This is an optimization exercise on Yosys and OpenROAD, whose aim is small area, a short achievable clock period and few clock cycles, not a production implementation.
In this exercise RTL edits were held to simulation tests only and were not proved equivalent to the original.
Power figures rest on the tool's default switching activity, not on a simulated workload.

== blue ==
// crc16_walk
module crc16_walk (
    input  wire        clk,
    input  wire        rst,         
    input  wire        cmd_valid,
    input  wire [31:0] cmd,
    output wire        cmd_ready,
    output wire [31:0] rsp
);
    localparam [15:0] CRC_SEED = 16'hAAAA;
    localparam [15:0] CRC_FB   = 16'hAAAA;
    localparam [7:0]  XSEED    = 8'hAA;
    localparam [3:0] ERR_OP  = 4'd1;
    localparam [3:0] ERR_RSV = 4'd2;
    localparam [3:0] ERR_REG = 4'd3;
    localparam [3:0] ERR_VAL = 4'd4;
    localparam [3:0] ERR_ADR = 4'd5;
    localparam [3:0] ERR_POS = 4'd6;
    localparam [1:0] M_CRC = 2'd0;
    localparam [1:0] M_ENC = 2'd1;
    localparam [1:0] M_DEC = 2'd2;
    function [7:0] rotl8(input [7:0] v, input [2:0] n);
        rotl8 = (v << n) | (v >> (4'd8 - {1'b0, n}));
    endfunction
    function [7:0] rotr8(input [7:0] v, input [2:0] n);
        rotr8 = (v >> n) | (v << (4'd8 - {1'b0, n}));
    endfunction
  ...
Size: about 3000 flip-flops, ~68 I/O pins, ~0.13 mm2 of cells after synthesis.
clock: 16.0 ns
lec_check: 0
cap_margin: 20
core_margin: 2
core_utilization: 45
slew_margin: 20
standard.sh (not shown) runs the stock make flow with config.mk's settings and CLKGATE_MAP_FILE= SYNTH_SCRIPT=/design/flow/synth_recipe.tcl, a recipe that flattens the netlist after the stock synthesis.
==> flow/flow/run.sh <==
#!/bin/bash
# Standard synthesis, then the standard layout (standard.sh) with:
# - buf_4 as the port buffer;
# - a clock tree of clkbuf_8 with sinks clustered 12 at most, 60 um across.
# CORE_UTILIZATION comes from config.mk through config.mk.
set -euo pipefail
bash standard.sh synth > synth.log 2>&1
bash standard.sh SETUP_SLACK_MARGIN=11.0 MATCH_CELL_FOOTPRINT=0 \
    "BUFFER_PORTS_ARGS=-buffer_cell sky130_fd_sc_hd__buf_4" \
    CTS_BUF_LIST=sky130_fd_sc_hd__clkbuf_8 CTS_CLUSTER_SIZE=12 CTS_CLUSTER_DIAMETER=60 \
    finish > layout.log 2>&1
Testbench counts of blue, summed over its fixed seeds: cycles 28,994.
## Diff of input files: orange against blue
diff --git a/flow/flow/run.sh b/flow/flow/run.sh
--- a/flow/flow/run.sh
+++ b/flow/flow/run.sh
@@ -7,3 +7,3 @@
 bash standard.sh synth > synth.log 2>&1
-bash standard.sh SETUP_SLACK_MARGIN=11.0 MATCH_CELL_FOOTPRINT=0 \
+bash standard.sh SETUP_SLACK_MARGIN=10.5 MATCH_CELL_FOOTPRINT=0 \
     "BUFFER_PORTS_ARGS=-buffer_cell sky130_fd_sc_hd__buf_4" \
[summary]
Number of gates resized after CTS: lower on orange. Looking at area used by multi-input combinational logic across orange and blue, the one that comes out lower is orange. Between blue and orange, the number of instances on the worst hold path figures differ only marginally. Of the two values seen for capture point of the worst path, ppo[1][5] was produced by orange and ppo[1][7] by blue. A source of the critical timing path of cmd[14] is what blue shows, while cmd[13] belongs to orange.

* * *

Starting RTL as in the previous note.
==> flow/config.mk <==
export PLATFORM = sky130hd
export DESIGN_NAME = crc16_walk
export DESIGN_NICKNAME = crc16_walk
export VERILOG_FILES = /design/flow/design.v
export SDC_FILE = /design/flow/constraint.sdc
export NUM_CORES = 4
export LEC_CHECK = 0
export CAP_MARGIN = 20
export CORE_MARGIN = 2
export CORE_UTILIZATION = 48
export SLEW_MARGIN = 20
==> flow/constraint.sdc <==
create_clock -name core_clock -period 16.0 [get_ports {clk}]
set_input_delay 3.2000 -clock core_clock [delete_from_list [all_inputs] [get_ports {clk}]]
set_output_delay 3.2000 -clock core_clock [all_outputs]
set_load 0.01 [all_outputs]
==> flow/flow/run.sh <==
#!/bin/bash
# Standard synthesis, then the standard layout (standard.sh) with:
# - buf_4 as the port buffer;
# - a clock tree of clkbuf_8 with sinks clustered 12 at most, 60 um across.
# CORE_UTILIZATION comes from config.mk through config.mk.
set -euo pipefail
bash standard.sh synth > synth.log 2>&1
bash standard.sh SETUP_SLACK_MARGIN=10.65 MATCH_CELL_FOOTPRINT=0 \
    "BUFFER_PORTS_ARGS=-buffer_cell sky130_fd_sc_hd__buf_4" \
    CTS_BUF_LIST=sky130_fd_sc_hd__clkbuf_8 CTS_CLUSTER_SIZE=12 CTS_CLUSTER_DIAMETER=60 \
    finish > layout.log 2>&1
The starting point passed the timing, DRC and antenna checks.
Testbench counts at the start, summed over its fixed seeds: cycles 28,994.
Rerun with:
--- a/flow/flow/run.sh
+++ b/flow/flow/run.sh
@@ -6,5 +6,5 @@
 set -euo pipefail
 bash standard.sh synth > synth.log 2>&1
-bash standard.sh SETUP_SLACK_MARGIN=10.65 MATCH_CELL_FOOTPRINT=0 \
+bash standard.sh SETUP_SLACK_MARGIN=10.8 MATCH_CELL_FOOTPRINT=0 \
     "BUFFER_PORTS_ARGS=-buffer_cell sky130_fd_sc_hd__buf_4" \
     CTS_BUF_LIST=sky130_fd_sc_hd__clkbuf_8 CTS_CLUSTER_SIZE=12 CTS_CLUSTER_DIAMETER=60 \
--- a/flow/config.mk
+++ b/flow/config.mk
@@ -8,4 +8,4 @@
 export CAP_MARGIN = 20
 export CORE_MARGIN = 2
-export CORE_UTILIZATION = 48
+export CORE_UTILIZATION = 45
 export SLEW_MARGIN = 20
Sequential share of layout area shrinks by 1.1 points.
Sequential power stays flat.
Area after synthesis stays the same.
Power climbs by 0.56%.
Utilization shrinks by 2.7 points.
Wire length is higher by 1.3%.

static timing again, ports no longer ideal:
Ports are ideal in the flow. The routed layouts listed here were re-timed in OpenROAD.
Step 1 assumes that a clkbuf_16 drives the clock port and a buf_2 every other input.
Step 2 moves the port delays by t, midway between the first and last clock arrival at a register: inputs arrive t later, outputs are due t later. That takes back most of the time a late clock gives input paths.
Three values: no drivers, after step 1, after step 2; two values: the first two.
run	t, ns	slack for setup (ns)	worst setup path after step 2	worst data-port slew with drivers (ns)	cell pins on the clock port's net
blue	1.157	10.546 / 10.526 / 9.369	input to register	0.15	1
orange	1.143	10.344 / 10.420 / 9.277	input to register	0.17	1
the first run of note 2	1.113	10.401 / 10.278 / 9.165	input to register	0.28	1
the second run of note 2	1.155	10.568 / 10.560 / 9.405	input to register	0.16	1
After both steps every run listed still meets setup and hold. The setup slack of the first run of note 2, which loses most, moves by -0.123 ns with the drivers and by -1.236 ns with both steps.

****

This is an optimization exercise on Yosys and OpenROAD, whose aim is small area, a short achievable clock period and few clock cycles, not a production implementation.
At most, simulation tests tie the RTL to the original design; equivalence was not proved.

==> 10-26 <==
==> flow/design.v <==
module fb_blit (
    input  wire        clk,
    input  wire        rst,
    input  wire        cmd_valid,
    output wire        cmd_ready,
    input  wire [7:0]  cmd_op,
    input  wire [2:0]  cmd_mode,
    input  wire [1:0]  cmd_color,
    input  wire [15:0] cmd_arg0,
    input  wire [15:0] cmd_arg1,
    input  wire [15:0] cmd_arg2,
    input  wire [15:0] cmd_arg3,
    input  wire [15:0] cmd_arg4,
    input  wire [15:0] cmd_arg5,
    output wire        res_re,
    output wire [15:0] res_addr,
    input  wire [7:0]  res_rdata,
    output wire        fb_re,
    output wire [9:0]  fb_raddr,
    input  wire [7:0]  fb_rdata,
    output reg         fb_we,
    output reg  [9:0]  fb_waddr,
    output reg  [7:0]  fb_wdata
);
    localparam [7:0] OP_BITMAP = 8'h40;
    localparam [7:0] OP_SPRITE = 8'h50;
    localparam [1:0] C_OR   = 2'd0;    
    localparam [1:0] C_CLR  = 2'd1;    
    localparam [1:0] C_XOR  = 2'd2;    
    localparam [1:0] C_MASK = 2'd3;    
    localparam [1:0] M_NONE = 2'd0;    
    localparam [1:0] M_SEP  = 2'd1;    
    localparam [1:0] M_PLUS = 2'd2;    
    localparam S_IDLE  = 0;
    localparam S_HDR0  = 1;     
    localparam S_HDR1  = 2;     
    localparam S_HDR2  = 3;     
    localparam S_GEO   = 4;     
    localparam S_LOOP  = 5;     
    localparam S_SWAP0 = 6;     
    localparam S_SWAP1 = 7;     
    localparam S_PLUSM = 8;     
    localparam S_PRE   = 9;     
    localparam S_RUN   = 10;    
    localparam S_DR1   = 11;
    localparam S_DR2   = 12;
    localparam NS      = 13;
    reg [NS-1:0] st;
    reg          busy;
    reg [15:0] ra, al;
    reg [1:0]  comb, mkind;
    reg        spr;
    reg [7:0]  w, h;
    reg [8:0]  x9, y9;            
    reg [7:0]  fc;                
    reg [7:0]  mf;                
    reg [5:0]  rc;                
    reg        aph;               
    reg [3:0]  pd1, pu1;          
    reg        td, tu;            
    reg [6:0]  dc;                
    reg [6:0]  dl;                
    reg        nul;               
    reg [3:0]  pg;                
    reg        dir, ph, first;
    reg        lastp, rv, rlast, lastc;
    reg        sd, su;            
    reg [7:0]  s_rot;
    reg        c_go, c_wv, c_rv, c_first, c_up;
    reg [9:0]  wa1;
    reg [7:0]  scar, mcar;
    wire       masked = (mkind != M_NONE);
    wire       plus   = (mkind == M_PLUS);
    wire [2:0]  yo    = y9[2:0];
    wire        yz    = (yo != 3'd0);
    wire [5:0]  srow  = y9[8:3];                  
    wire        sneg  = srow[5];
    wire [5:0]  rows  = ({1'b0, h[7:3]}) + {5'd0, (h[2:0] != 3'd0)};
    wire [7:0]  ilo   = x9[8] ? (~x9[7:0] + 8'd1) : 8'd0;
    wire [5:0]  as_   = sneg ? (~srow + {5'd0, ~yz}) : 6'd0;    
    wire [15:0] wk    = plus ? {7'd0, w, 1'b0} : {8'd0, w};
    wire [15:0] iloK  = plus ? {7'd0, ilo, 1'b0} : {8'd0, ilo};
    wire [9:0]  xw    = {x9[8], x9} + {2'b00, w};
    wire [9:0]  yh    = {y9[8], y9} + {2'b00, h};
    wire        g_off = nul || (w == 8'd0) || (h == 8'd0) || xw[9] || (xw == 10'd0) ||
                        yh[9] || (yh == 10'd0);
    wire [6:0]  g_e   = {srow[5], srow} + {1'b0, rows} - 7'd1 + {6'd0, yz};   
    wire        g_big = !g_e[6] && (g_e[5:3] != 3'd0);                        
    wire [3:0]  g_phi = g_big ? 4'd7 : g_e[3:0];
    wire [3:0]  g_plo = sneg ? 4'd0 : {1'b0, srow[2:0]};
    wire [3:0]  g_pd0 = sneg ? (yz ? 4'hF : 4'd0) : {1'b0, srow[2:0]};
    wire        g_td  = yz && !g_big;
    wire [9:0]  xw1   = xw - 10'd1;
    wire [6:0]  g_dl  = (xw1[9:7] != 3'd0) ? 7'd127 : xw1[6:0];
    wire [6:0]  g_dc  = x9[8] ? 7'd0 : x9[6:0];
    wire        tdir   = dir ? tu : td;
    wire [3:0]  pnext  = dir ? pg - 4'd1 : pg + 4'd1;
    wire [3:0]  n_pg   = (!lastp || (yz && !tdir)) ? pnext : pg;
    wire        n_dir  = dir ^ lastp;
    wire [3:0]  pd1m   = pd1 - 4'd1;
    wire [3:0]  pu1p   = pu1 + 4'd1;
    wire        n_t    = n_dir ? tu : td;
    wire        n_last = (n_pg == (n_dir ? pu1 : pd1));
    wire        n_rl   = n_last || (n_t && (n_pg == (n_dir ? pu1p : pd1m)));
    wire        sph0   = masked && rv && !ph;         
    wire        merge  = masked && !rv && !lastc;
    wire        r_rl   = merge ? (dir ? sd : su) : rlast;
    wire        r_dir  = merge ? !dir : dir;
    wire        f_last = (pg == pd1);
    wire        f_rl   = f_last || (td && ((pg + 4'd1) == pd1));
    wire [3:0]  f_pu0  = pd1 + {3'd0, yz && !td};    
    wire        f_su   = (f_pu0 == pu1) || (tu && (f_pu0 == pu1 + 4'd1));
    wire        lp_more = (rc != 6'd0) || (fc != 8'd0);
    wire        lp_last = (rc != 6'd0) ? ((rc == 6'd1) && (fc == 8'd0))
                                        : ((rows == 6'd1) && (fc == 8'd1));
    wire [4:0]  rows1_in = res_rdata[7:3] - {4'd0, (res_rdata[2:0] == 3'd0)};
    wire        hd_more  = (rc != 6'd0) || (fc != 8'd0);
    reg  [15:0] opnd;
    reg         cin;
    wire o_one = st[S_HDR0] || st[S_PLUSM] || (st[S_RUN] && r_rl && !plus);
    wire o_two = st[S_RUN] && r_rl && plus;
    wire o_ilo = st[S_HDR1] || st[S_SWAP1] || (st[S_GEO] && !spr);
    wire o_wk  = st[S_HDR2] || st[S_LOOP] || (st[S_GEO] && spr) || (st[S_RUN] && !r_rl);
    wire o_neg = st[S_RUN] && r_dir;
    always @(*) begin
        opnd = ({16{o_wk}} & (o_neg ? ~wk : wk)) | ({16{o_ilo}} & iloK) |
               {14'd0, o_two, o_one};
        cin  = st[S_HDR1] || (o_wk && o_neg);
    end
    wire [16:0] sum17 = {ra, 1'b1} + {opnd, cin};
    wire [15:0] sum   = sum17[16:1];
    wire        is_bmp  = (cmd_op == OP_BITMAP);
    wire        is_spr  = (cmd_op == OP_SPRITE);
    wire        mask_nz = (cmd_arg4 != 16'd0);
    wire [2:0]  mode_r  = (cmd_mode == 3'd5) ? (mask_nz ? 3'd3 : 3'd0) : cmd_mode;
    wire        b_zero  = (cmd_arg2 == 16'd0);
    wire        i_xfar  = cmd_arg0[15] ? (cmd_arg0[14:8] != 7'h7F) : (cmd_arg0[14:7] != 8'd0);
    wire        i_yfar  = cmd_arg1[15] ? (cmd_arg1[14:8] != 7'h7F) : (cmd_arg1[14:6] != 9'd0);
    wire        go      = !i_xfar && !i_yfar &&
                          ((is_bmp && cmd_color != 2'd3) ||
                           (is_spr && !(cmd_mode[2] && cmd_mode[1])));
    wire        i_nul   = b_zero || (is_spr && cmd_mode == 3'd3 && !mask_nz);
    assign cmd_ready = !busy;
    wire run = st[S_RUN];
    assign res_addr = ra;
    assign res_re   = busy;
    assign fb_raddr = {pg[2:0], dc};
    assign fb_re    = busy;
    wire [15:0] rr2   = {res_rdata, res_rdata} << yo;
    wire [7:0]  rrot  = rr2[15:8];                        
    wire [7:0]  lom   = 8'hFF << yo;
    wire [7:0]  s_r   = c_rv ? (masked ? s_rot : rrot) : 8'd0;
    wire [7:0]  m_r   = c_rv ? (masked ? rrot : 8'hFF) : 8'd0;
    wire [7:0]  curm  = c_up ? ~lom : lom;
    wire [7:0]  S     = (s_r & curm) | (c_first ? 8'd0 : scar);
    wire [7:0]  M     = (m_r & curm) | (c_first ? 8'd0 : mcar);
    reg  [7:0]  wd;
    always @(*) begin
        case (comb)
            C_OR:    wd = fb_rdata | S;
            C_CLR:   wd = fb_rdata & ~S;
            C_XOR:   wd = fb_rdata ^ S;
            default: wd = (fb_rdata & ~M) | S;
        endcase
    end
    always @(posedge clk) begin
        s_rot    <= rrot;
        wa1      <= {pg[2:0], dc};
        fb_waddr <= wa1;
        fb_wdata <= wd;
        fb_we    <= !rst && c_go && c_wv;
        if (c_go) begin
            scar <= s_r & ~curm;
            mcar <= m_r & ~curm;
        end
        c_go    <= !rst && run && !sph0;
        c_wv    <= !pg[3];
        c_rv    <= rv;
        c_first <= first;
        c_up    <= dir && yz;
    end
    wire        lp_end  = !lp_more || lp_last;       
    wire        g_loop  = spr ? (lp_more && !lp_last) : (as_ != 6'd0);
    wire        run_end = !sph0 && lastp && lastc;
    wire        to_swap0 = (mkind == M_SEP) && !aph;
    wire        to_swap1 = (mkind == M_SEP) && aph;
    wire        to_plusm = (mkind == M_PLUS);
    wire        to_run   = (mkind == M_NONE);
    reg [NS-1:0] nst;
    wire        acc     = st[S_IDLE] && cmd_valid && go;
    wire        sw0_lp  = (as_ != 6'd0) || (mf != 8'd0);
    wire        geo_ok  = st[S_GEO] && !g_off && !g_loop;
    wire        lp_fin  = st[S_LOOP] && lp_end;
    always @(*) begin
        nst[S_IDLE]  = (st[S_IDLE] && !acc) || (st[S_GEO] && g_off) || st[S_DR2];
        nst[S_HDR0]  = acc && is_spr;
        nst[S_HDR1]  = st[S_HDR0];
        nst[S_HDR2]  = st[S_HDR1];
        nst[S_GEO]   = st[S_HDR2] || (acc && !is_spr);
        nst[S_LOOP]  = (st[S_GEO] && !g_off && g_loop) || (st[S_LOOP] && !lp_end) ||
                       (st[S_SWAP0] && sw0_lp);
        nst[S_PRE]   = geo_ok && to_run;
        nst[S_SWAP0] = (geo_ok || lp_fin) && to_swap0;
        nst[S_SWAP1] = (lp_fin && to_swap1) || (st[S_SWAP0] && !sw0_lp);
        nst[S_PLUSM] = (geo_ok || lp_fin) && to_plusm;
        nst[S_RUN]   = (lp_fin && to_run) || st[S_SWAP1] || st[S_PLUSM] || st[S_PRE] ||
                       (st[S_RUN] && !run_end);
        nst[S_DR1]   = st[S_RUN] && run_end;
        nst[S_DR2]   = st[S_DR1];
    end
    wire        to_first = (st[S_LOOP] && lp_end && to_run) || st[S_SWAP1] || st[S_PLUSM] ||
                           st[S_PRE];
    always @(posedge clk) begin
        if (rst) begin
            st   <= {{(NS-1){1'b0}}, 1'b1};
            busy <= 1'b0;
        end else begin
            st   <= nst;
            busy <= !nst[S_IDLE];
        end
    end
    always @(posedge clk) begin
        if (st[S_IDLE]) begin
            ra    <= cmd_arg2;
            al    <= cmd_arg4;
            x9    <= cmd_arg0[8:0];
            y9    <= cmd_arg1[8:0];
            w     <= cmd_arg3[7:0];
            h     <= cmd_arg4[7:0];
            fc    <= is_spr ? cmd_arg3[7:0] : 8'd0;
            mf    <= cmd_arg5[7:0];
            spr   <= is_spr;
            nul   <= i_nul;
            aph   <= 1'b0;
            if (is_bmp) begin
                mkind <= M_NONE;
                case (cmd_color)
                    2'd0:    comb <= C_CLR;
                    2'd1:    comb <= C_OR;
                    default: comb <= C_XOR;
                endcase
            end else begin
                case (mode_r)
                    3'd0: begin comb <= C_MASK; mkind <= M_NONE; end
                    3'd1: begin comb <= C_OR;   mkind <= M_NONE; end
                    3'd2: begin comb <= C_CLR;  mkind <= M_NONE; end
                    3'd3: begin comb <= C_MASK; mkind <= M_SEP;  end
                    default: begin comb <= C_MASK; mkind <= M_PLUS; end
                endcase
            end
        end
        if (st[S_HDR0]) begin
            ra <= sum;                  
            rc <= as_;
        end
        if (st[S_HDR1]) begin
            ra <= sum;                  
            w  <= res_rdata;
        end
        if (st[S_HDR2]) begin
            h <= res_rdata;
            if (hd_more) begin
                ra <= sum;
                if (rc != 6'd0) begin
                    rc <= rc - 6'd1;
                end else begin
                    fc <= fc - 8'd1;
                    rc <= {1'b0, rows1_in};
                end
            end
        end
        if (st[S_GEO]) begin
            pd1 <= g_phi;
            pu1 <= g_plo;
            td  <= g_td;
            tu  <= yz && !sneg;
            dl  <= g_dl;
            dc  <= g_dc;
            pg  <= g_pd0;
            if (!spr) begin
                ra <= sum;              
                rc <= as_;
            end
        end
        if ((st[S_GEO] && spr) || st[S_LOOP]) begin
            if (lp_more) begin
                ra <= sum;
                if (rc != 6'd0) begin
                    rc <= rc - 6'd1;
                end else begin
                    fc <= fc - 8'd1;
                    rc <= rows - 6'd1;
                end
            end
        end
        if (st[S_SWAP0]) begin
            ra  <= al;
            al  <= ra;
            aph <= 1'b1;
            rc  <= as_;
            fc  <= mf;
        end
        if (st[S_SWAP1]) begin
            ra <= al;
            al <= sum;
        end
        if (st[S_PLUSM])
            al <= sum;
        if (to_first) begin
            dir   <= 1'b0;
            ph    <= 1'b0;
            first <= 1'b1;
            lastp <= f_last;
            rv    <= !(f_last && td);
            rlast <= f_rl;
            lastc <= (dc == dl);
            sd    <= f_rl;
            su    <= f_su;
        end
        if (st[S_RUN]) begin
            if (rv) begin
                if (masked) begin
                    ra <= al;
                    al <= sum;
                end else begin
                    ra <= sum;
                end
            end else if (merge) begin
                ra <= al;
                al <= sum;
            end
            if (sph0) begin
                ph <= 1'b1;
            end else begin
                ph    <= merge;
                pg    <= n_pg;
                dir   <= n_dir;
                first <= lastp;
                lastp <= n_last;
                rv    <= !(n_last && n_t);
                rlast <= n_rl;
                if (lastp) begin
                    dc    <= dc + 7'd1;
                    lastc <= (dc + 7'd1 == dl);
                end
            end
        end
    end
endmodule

****

- _Exercise instructions_
Here the output must be the lines above from the line with "function [7:0] rotr8(input" to the line with "export DESIGN_NICKNAME = crc16_walk", both included, duplicated word for word and nothing else.

- _The completed task_
    function [7:0] rotr8(input [7:0] v, input [2:0] n);
        rotr8 = (v >> n) | (v << (4'd8 - {1'b0, n}));
    endfunction
  ...
Size: about 3000 flip-flops, ~68 I/O pins, ~0.13 mm2 of cells after synthesis.
clock: 16.0 ns
lec_check: 0
cap_margin: 20
core_margin: 2
core_utilization: 45
slew_margin: 20
standard.sh (not shown) runs the stock make flow with config.mk's settings and CLKGATE_MAP_FILE= SYNTH_SCRIPT=/design/flow/synth_recipe.tcl, a recipe that flattens the netlist after the stock synthesis.
==> flow/flow/run.sh <==
#!/bin/bash
# Standard synthesis, then the standard layout (standard.sh) with:
# - buf_4 as the port buffer;
# - a clock tree of clkbuf_8 with sinks clustered 12 at most, 60 um across.
# CORE_UTILIZATION comes from config.mk through config.mk.
set -euo pipefail
bash standard.sh synth > synth.log 2>&1
bash standard.sh SETUP_SLACK_MARGIN=11.0 MATCH_CELL_FOOTPRINT=0 \
    "BUFFER_PORTS_ARGS=-buffer_cell sky130_fd_sc_hd__buf_4" \
    CTS_BUF_LIST=sky130_fd_sc_hd__clkbuf_8 CTS_CLUSTER_SIZE=12 CTS_CLUSTER_DIAMETER=60 \
    finish > layout.log 2>&1
Testbench counts of blue, summed over its fixed seeds: cycles 28,994.
## Diff of input files: orange against blue
diff --git a/flow/flow/run.sh b/flow/flow/run.sh
--- a/flow/flow/run.sh
+++ b/flow/flow/run.sh
@@ -7,3 +7,3 @@
 bash standard.sh synth > synth.log 2>&1
-bash standard.sh SETUP_SLACK_MARGIN=11.0 MATCH_CELL_FOOTPRINT=0 \
+bash standard.sh SETUP_SLACK_MARGIN=10.5 MATCH_CELL_FOOTPRINT=0 \
     "BUFFER_PORTS_ARGS=-buffer_cell sky130_fd_sc_hd__buf_4" \
[summary]
Number of gates resized after CTS: lower on orange. Looking at area used by multi-input combinational logic across orange and blue, the one that comes out lower is orange. Between blue and orange, the number of instances on the worst hold path figures differ only marginally. Of the two values seen for capture point of the worst path, ppo[1][5] was produced by orange and ppo[1][7] by blue. A source of the critical timing path of cmd[14] is what blue shows, while cmd[13] belongs to orange.

* * *

Starting RTL as in the previous note.
==> flow/config.mk <==
export PLATFORM = sky130hd
export DESIGN_NAME = crc16_walk
export DESIGN_NICKNAME = crc16_walk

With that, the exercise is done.